1 2 3 4 5 6 7 8 9 10 11 12 13 14 15 16 17 18 19 20 21 22 23 24 25 26 27 28 29 30 31 32 33 34 35 36 37 38 39 40 41 42 43 44 45 46 47 48 49 50 51 52 53 54 55 56 57 58 59 60 61 62 63 64 65 66 67 68 69 70 71 72 73 74 75 76 77 78 79 80 81 82 83 84 85 86 87 88 89 90 91 92 93 94 95 96 97 98 99 100 101 102 103 104 105 106 107 108 109 110 111 112 113 114 115 116 117 118 119 120 121 122 123 124 125 126 127 128 129 130 131 132 133 134 135 136 137 138 139 140 141 142 143 144 145 146 147 148 149 150 151 152 153 154 155 156 157 158 159 160 161 162 163 164 165
|
\name{PCAgrid}
\alias{PCAgrid}
\alias{sPCAgrid}
\title{ (Sparse) Robust Principal Components using the Grid search algorithm }
\description{
Computes a desired number of (sparse) (robust) principal components using
the grid search algorithm in the plane.
The global optimum of the objective function is searched in planes, not in
the p-dimensional space, using regular grids in these planes.
}
\usage{
PCAgrid (x, k = 2, method = c ("mad", "sd", "qn"),
maxiter = 10, splitcircle = 25, scores = TRUE, zero.tol = 1e-16,
center = l1median, scale, trace = 0, store.call = TRUE, control, ...)

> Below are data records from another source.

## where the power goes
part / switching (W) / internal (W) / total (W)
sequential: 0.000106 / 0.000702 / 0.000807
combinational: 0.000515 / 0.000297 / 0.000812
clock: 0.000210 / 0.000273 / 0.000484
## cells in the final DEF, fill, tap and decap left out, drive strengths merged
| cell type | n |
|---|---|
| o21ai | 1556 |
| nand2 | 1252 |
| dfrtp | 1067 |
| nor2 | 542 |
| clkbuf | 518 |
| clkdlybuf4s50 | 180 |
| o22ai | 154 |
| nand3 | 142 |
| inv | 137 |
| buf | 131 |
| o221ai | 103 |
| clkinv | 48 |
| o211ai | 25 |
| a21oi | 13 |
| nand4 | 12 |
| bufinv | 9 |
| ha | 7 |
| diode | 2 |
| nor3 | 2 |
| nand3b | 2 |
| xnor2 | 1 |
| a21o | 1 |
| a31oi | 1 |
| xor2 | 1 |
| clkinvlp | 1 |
--- config.mk ---
export PLATFORM = sky130hd
export DESIGN_NAME = mem_controller
export DESIGN_NICKNAME = d
export VERILOG_FILES = /design/src/rtl/gpu_pkg.sv /design/src/rtl/mem_channel.sv /design/src/rtl/mem_controller.sv
export SDC_FILE = /design/constraint.sdc
export NUM_CORES = 1
export LEC_CHECK = 0
export CAP_MARGIN = 30
export CORE_UTILIZATION = 25
export DETAILED_ROUTE_END_ITERATION = 6
export GPL_ROUTABILITY_DRIVEN = 0
export PLACE_DENSITY_LB_ADDON = 0.12
export SLEW_MARGIN = 20
export SYNTH_ARGS = -nofsm -noshare
export SYNTH_HDL_FRONTEND = slang
export SYNTH_SLANG_ARGS = --single-unit
--- constraint.sdc ---
create_clock -name clk -period 6.4 [get_ports clk]
set_input_delay 0.96 -clock clk [delete_from_list [all_inputs] [get_ports clk]]
set_output_delay 0.96 -clock clk [all_outputs]
set_load 0.02 [all_outputs]
File: src/rtl/axi4_rd_arbiter.sv
// Shares one AXI4 read port (AR + R) among NUM_MASTERS requesters, one burst in flight.
// Define AXI4_RD_ARB_FIXED_PRIO_EN for fixed priority (lowest index wins) instead of round-robin.
module axi4_rd_arbiter #(
    parameter int unsigned NUM_MASTERS = 4,
    parameter int unsigned ADDR_WIDTH  = 16,
    parameter int unsigned DATA_WIDTH  = 64,
    parameter int unsigned ID_WIDTH    = 4
) (
    input  logic                            i_clk,
    input  logic                            i_rst,
    input  logic [NUM_MASTERS-1:0]          s_arvalid,
    output logic [NUM_MASTERS-1:0]          s_arready,
    input  logic [NUM_MASTERS*ADDR_WIDTH-1:0] s_araddr,
    input  logic [NUM_MASTERS*8-1:0]        s_arlen,
    input  logic [NUM_MASTERS*3-1:0]        s_arsize,
    input  logic [NUM_MASTERS*2-1:0]        s_arburst,
    input  logic [NUM_MASTERS*ID_WIDTH-1:0] s_arid,
    output logic [NUM_MASTERS-1:0]          s_rvalid,
    input  logic [NUM_MASTERS-1:0]          s_rready,
    output logic [DATA_WIDTH-1:0]           s_rdata,
    output logic [1:0]                      s_rresp,
    output logic                            s_rlast,
    output logic [ID_WIDTH-1:0]             s_rid,
    output logic                            m_arvalid,
    input  logic                            m_arready,
    output logic [ADDR_WIDTH-1:0]           m_araddr,
    output logic [7:0]                      m_arlen,
    output logic [2:0]                      m_arsize,
    output logic [1:0]                      m_arburst,
    output logic [ID_WIDTH-1:0]             m_arid,
    input  logic                            m_rvalid,
    output logic                            m_rready,
    input  logic [DATA_WIDTH-1:0]           m_rdata,
    input  logic [1:0]                      m_rresp,
    input  logic                            m_rlast,
    input  logic [ID_WIDTH-1:0]             m_rid
);

    localparam int unsigned PtrW = $clog2(NUM_MASTERS);

    typedef enum logic [1:0] {StIdle, StAddr, StData} state_e;

    state_e                 state_q, state_d;
    logic [NUM_MASTERS-1:0] grant_q, grant_d;
    logic [PtrW-1:0]        g_idx;
    logic [PtrW-1:0]        pick_idx;
    logic [PtrW-1:0]        cand_idx;
    logic                   pick_found;
`ifndef AXI4_RD_ARB_FIXED_PRIO_EN
    logic [PtrW-1:0]        rr_ptr_q, rr_ptr_d;
`endif

    // Encoded index of the granted requester; requester 0 while nothing is granted.
    always_comb begin
        g_idx = '0;
        for (int unsigned i = 0; i < NUM_MASTERS; i++) begin
            if (grant_q[i]) g_idx = PtrW'(i);
        end
    end

    always_comb begin
        cand_idx   = '0;
        pick_idx   = '0;
        pick_found = 1'b0;
        for (int unsigned i = 0; i < NUM_MASTERS; i++) begin
`ifdef AXI4_RD_ARB_FIXED_PRIO_EN
            cand_idx = PtrW'(i);
`else
            cand_idx = PtrW'((32'(rr_ptr_q) + i) % NUM_MASTERS);
`endif
            if (!pick_found && s_arvalid[cand_idx]) begin
                pick_idx   = cand_idx;
                pick_found = 1'b1;
            end
        end
    end

    always_ff @(posedge i_clk) begin
        if (i_rst) begin
            state_q  <= StIdle;
            grant_q  <= '0;
`ifndef AXI4_RD_ARB_FIXED_PRIO_EN
            rr_ptr_q <= '0;
`endif
        end else begin
            state_q  <= state_d;
            grant_q  <= grant_d;
`ifndef AXI4_RD_ARB_FIXED_PRIO_EN
            rr_ptr_q <= rr_ptr_d;
`endif
        end
    end

    always_comb begin
        state_d  = state_q;
        grant_d  = grant_q;
`ifndef AXI4_RD_ARB_FIXED_PRIO_EN
        rr_ptr_d = rr_ptr_q;
`endif
        unique case (state_q)
            StIdle: begin
                if (pick_found) begin
                    grant_d = NUM_MASTERS'(1) << pick_idx;
                    state_d = StAddr;
                end
            end
            StAddr: begin
                if (s_arvalid[g_idx] && m_arready) state_d = StData;
            end
            StData: begin
                if (m_rvalid && s_rready[g_idx] && m_rlast) begin
                    state_d  = StIdle;
`ifndef AXI4_RD_ARB_FIXED_PRIO_EN
                    // Explicit wrap so non-power-of-two counts rotate correctly.
                    rr_ptr_d = (g_idx == PtrW'(NUM_MASTERS - 1)) ? '0 : g_idx + 1'b1;
`endif
                end
            end
            default: state_d = StIdle;
        endcase
    end

    always_comb begin
        m_araddr  = s_araddr[g_idx*ADDR_WIDTH +: ADDR_WIDTH];
        m_arlen   = s_arlen[g_idx*8 +: 8];
        m_arsize  = s_arsize[g_idx*3 +: 3];
        m_arburst = s_arburst[g_idx*2 +: 2];
        m_arid    = s_arid[g_idx*ID_WIDTH +: ID_WIDTH];
        s_rdata   = m_rdata;
        s_rresp   = m_rresp;
        s_rlast   = m_rlast;
        s_rid     = m_rid;
        m_arvalid = 1'b0;
        s_arready = '0;
        m_rready  = 1'b0;
        s_rvalid  = '0;
        unique case (state_q)
            StAddr: begin
                m_arvalid        = s_arvalid[g_idx];
                s_arready[g_idx] = m_arready;
            end
            StData: begin
                m_rready        = s_rready[g_idx];
                s_rvalid[g_idx] = m_rvalid;
            end
            default: ;
        endcase
    end

endmodule

File: config.mk
export PLATFORM = sky130hd
export DESIGN_NAME = axi4_rd_arbiter
export DESIGN_NICKNAME = d
export VERILOG_FILES = /design/src/rtl/axi4_rd_arbiter.sv
export SDC_FILE = /design/constraint.sdc
export NUM_CORES = 1
export LEC_CHECK = 0
export ABC_CLOCK_PERIOD_IN_PS = 4100
export BUFFER_PORTS_ARGS = -buffer_cell sky130_fd_sc_hd__buf_2
export CAP_MARGIN = 30
export CORE_AREA = 2 2 127 129
export DETAILED_ROUTE_END_ITERATION = 7
export DIE_AREA = 0 0 129 131
export SKIP_LAST_GASP = 1
export SLEW_MARGIN = 15
export SYNTH_ARGS = -nofsm -noshare
export SYNTH_HDL_FRONTEND = slang
export SYNTH_SLANG_ARGS = --single-unit
File: constraint.sdc
create_clock -name i_clk -period 4.1 [get_ports i_clk]
set_clock_uncertainty 0.2 [all_clocks]
set_input_delay 0.82 -clock i_clk [delete_from_list [all_inputs] [get_ports i_clk]]
set_output_delay 0.82 -clock i_clk [all_outputs]
set_load 0.02 [all_outputs]
# Word level (Yosys, flattened, before mapping)
# Cells that the tools add are included.
# totals
register_bits	8
input_bits	215
word_cells	76
out_inout_bits	114
# op_classes
n_bitwise	2
n_mux	34
n_lt_le_gt_ge	6
eq_ne	6
reduce_logical	14
mul	1
shift	6
add_sub_neg	4
# op_table
op	count
64-bit by 7-bit indexed part select with 16-bit output	1
32-bit by 6-bit indexed part select with 8-bit output	1
2-bit two-way mux	10
16-bit by 5-bit indexed part select with 4-bit output	1
2-bit by 3-bit < comparator with 1-bit output, second input constant	5
1-bit two-way mux	14
1-bit binary-select mux with 2-bit select	6
12-bit by 5-bit indexed part select with 3-bit output	1
4-bit AND	2
4-bit two-way mux	2
8-bit by 4-bit indexed part select with 2-bit output	1
1-bit logical AND	7
2-bit != test, second input constant	3
2-bit case mux with 3 select lines	1
2-bit by 1-bit adder with 2-bit output, second input constant	2
2-bit adder, second input constant	2
2-bit equality test, second input constant	2
2-bit by 2-bit multiplier with 4-bit output, second input constant	1
2-bit AND reduction	2
1-bit by 2-bit << shifter with 4-bit output, first input constant	1
1-bit zero test	3
3-bit AND reduction	1
1-bit demux with 2-bit select	1
2-bit by 1-bit equality test with 1-bit output, second input constant	1
other kinds (2)	2

# Longest topological paths before layout
# logic_depth
depth_word	14
ltp_mapped	6
depth_no_buf	5

# Worst setup path before layout
# No wires, ideal clock.
# synth_path
path_type	reg2out
from	register grant_q[2]
to	output m_araddr[0]
path_slack_ps	1530
n_path_buf	3
arrival_time_ps	1550
path_stages_with_launch	6
required_ps	3080
cell_sequence	dfxtp_1 -> buf_2 -> clkbuf_1 -> clkbuf_1 -> a21oi_1 -> o21ai_0
# synth_via
elab_chain_cells	3
# synth_lines
element	line	source
start, declared	44	logic [NUM_MASTERS-1:0] grant_q, grant_d;
start signal, assigned	87	grant_q <= grant_d;
2-bit two-way mux (2 in a row)	57	if (grant_q[i]) g_idx = PtrW'(i);
64-bit by 7-bit indexed part select with 16-bit output	124	m_araddr = s_araddr[g_idx*ADDR_WIDTH +: ADDR_WIDTH];
end, declared	26	output logic [ADDR_WIDTH-1:0] m_araddr,
# No other way between the ends.

# Worst setup path after layout
# layout_path
from	register grant_q[1]
to	output m_arvalid
# layout_via
elab_chain_cells	6
# layout_lines
element	line	source
1-bit two-way mux	57	
2-bit two-way mux (2 in a row)	57	
1-bit binary-select mux with 2-bit select	139	m_arvalid = s_arvalid[g_idx];
1-bit two-way mux (not written as such)	139	
1-bit two-way mux	137	unique case (state_q)
end, declared	24	output logic m_arvalid,
# No other way between the ends. The select of a mux whose other input is x is not followed.

==> out/metrics.csv <==
metric,value,unit
post_cts_hold_buffer_count,0,
post-synth-top-area-fraction,25.5,%
grt_use_met1,8.58,%
totalNegativeSetupSlack,0,ps
postSynthRegisterBits,7,
flow.area_growth_from_synthesis,33.4,%
syn_nets,552,
timing.fmax,330,MHz
main_combinational_cell_family_by_area_after_synthesis,buffers and inverters,
synth-edff-count,0,
routed_wirelength_normalized_by_instance_count,12.5,um
netlist_instances,334,
finalMaxSlewViolations,0,
async_s_r_ff_share_synth,0,%
crit_type,register to primary output,
power-per-cell-area,209,nW/um^2
core.rowCount,46,
status,finished clean,
xor_xnor_cell_area_share_of_the_yosys_netlist,0,%
holdCritPathClass,register to register,
antenna-diode-count,0,
port_buffers,188,
global_route.overflow_total,0,
crit_path_max_fanout,20,
grt_antenna_before_repair,0,
leakage,1.35,nW
pin_count_of_the_biggest_net_entering_global_routing,42,
globalRouteMet3Util,2.77,%
clk_pin_slew,40,ps
design.final.nets,656,
global_route_wire_length_before_repair,10800,um
yosys_most_used_dff,dfxtp_1,
stdcell_count,653,
crit_required,3080,ps
layout_cells_sized_above_1,45.5,%
unrepaired_setup_endpoints_after_global_routing,false,
ctsResizeCount,0,
synth.mux.area_fraction,17.0,%
synth_top_area_cell,buf_4,
synth_fa_ha_area_share,1.77,%
clock_tree.htree_level_count,1,
number_of_clock_sinks_seen_by_cts,7,
initial_core_util,13.6,%
drt_wirelength,8170,um
finalCriticalPeriod,3030,ps
place_inst,649,
routed-via-count,2516,
setup_viol,0,
netlist_top_cells_area,"buf_4 26%, mux2i_1 17%, a21oi_1 9.2%",
post-dp-hpwl,6980,um
post-cts-setup-buffer-count,0,
post-layout-total-power,589,uW
cap_viol_max_count,0,
max-clock-path-buffers,2,
synth-simple-area-share,20.8,%
total_die_area,16900,sq um
worst_ir_drop_vdd,0.124,mV
place_congestion,0.706,
netlist-cell-type-count,29,
crit_path_end_kind,primary output,
finalHoldViolCount,0,
busiest_layer,met2,
first_global_vias,2044,
die_x,129,um
drt_pass1_iterations,4,
number_of_nets_with_antenna_violations_after_detailed_routing,0,
floorplan.io_pins,329,
drc,0,
worst_slack,1070,ps
vias_per_cell,3.85,
worstPathArrival,2010,ps
die_span_y,131,um
synth_seq_area_share,6.62,%
yosysWarnings,0,
slew_headroom,53.9,%
layout_worst_path_cycle_share,73.8,%
synth-compound-area-share,23.0,%
tritoncts_clock_tree,yes,
drtIter0Drc,87,
root_buffer,clkbuf_16,
syn_area_per_cell,6.34,sq um
synthTopCellsByCount,"72 x buf_4, 41 x nor2_1, 39 x a21oi_1",
placement.setup.worst_slack,1280,ps
startpoint_class,register,
placeableCoreArea,15600,sq um
global_route.usage.met2,15.6,%
synthMostInstantiatedCell,buf_4,
cts_buffers,3,
r2r_setup_slack,1810,ps
grt.total_usage,8.36,%
clk_latency,230,ps
synth.cell_area,2120,sq um
max_slew.worst_pin.slew,692,ps
-- power by group --
part | switching (mW) | internal [mW] | total (mW)
sequential | 0.0173 | 0.0728 | 0.0902
combinational | 0.186 | 0.148 | 0.335
clock | 0.0350 | 0.129 | 0.164
-- flip-flops by register name (all words and copies together), names as in the netlist --
register	count
grant_q	3
rr_ptr_q	2
state_q	2
-- final cells by class --
| class | count | area, sq um |
|---|---|---|
| repair buffers | 191 | 976 |
| inverters | 8 | 30.0 |
| flip-flops and latches | 7 | 144 |
| well taps | 216 | 270 |
| multi-input cells | 227 | 1330 |
| fillers | 1796 | 12800 |
| clock buffers | 4 | 78.8 |
-- cell usage in the layout (no fill, tap or decap), types with 4 or more instances in the layout --
cell / synthesis / final
a21oi_1: 39 / 39
and2_1: 4 / 4
and3_1: 6 / 6
buf_2: 5 / 188
dfxtp_1: 7 / 4
inv_1: 8 / 8
mux2i_1: 36 / 36
nand2_1: 36 / 36
nor2_1: 41 / 41
nor2b_1: 5 / 5
o21ai_0: 37 / 37
-- logic make-up after synthesis --
logic type,after synthesis
DFF,7
AOI/OAI and AO/OA,87
buffers and inverters,100
muxes,36
and+or+nand+nor,101
adders and majority gates,3
-- worst paths after layout --
path / end / cells after the start / startpoint
worst max-delay path: m_arvalid / 6 / grant_q[1]
worst min register to register: rr_ptr_q[1] / 2 / rr_ptr_q[1]
worst min-delay path: rr_ptr_q[1] / 2 / rr_ptr_q[1]
worst max register to register: rr_ptr_q[1] / 5 / grant_q[1]
-- critical path: stages, from the launching register on --
cell	delay [ps]
dfxtp_2	700
buf_12	270
mux2i_1	200
a211oi_1	90
a21oi_1	270
nor2_1	70
buf_2	170
-- layer usage --
metal	vias to the layer above	share of wire (%)
met3	20	12
met5	-	0
met2	173	48
met1	1053	37
li1	1270	-
met4	0	2.9
-- metrics by stage --
step | hold slack, ps | area [sq um] | utilization [%]
global route | 401 | 2820 | 18.1
finish | 372 | 2820 | 18.1
detailed placement | 344 | 2750 | 17.6
floorplan | 304 | 2120 | -
global placement | 339 | 2750 | 17.6
CTS | 353 | 2820 | 18.1
Power figures use the tool's default switching activity.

sPCAgrid (x, k = 2, method = c ("mad", "sd", "qn"), lambda = 1,
maxiter = 10, splitcircle = 25, scores = TRUE, zero.tol = 1e-16,
center = l1median, scale, trace = 0, store.call = TRUE, control, ...)
}
\arguments{
\item{x}{ a numerical matrix or data frame of dimension (\code{n x p})which
provides the data for the principal components analysis. }
\item{k}{ the desired number of components to compute }
\item{method}{ the scale estimator used to detect the direction with the
largest variance. Possible values are \code{"sd"}, \code{"mad"} and
\code{"qn"}, the latter can be called \code{"Qn"} too. \code{"mad"} is the
default value.}
\item{lambda}{ the sparseness constraint's strength(\code{sPCAgrid} only).
A single value for all components, or a vector of length \code{k} with
different values for each component can be specified.
See \code{\link{opt.TPO}} for the choice of this argument. }
\item{maxiter}{ the maximum number of iterations. }
\item{splitcircle}{ the number of directions in which the algorithm should
search for the largest variance. The direction with the largest variance
is searched for in the directions defined by a number of equally spaced points
on the unit circle. This argument determines, how many such points are used to
split the unit circle. }
\item{scores}{ A logical value indicating whether the scores of the
principal component should be calculated. }
\item{zero.tol}{ the zero tolerance used internally for checking
convergence, etc. }
% \item{anglehalving}{ boolean stating whether angle halving is to be used or not.
% Angle halving will usually improve the solution quite a lot.}
% \item{fact2dim}{ an integer that is multiplied to splitcircle if x is only
% two-dimensional. In higher dimensions, fewer search directions are needed to allow
% for faster computation. In two dimensions, more search directions are required to
% grant higher precision. \code{fact2dim} is used to take account of this.}
\item{center}{ this argument indicates how the data is to be centered. It
can be a function like \code{\link{mean}} or \code{\link{median}} or a vector
of length \code{ncol(x)} containing the center value of each column. }
\item{scale}{ this argument indicates how the data is to be rescaled. It
can be a function like \code{\link{sd}} or \code{\link{mad}} or a vector
of length \code{ncol(x)} containing the scale value of each column. }
\item{trace}{ an integer value >= 0, specifying the tracing level. }
% \item{cut.pc}{ a logical value, specifying whether only the first \code{k}
% columns of the resulting loadings and scores matrix shall be returned
% (\code{TRUE}). If this value is \cpode{FALSE}, the algorithm returns
% an \code{p x p} loadings- and an \code{n x p} scores matrix, whereas the
% last \code{p - k} components form an arbitrary basis of the complementary
% space of the first \code{k} found components.}
% \item{pc.ini}{ an optional pre calculated \code{princomp} (S3) object. If
% provided, the algorithm searches for additional PCs in the orthogonal space
% of the components provided by this object. }
% \item{k.ini}{ an optional integer value, specifying how many components of
% \code{pc.ini} shall be considered. }
% \item{ord.all}{ a logical value, specifying wheter}
% \item{HDred}{ }
\item{store.call}{ a logical variable, specifying whether the function call
shall be stored in the result structure. }
\item{control}{ a list which elements must be the same as (or a subset of)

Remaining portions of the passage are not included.